» **Material for this task**
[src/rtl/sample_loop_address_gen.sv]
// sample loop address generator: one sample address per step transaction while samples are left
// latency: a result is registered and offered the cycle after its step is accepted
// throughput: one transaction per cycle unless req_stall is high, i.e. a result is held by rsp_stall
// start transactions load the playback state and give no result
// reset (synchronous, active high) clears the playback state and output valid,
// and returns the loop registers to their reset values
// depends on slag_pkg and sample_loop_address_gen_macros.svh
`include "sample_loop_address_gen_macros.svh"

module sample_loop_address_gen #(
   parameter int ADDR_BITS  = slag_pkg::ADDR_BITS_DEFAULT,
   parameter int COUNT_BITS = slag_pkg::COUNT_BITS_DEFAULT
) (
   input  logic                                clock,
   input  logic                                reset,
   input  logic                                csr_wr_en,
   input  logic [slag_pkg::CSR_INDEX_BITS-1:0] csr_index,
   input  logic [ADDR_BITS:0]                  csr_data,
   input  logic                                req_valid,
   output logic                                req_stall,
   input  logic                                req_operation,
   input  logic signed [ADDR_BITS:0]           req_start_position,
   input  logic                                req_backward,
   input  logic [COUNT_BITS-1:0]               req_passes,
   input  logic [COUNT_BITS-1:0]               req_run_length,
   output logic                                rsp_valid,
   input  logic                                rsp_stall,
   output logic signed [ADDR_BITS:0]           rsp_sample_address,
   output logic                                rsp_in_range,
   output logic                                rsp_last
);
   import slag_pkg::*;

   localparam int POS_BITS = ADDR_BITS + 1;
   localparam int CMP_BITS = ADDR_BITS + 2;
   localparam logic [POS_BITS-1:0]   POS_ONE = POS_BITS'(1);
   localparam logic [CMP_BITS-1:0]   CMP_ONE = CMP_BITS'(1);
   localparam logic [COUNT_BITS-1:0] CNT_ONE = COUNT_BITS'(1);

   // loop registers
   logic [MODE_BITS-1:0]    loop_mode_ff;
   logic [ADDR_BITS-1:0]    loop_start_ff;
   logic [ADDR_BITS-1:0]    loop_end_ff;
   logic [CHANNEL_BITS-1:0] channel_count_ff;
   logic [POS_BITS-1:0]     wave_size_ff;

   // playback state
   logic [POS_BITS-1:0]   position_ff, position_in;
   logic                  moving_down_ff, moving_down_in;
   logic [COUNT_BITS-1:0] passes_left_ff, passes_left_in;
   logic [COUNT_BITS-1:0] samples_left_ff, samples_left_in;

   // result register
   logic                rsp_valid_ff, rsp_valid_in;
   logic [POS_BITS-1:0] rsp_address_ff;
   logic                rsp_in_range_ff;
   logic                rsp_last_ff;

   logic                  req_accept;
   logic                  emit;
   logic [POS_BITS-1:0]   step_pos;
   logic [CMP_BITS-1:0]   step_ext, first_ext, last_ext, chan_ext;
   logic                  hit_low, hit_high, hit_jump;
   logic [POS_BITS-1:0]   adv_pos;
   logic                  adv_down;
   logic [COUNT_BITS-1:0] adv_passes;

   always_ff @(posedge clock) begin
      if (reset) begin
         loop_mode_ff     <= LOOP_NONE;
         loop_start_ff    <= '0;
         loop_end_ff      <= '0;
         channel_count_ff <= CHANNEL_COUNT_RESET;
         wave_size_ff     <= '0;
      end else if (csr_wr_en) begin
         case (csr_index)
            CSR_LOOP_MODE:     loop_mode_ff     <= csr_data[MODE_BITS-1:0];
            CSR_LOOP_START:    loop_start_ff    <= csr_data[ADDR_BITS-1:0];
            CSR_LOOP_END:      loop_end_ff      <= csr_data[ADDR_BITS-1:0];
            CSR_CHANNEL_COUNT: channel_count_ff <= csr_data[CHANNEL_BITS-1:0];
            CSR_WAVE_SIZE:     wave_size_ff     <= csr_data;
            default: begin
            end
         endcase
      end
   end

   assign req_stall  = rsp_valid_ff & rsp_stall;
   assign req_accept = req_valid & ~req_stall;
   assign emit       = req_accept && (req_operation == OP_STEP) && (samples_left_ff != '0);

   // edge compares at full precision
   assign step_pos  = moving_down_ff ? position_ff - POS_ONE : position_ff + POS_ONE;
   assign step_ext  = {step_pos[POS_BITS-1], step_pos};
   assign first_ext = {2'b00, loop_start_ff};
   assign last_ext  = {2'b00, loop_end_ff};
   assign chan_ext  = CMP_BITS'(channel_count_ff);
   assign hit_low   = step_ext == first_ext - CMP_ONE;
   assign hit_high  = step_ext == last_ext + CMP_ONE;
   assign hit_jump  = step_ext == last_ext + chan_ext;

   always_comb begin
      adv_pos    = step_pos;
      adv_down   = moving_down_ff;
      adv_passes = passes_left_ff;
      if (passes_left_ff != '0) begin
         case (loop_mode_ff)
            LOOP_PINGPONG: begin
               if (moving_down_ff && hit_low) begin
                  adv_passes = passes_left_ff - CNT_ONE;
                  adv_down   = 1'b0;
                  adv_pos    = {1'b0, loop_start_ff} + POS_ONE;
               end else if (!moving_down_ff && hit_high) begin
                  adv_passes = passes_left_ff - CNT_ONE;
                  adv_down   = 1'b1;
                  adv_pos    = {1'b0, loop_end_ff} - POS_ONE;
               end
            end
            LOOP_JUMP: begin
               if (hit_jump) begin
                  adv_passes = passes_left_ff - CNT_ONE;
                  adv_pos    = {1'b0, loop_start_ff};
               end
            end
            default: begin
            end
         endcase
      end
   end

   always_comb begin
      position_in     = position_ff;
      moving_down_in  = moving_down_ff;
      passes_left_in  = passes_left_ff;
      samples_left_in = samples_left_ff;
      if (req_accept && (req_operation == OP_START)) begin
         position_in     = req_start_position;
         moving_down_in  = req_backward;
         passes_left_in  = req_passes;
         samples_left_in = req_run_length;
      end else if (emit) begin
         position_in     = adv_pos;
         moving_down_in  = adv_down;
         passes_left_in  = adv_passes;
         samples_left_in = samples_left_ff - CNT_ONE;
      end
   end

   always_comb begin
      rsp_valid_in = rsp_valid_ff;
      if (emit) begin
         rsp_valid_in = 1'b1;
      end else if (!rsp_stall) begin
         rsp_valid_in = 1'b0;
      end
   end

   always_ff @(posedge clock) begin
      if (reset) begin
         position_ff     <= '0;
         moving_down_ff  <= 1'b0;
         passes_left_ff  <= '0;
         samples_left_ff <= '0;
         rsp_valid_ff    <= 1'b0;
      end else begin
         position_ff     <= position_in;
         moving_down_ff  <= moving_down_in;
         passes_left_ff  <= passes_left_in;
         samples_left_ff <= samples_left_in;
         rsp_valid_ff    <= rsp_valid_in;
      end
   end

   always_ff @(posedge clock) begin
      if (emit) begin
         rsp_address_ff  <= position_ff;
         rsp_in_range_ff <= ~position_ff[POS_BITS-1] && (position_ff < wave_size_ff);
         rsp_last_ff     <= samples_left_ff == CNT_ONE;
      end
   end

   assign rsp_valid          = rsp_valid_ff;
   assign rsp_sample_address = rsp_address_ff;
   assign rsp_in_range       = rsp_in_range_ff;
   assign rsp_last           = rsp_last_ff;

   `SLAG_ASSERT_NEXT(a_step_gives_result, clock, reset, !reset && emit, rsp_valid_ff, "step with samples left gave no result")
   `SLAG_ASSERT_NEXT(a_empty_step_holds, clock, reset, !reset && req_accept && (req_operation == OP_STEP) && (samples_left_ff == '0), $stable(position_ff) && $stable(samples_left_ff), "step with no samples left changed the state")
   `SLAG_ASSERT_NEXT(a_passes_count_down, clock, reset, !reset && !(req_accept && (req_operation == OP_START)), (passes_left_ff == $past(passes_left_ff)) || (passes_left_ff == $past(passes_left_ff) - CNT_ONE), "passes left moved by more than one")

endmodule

» **Exercise prompt**
Select, from the listing, all lines that include the word "playback".

» **Exercise output**
// start transactions load the playback state and give no result
// reset (synchronous, active high) clears the playback state and output valid,
   // playback state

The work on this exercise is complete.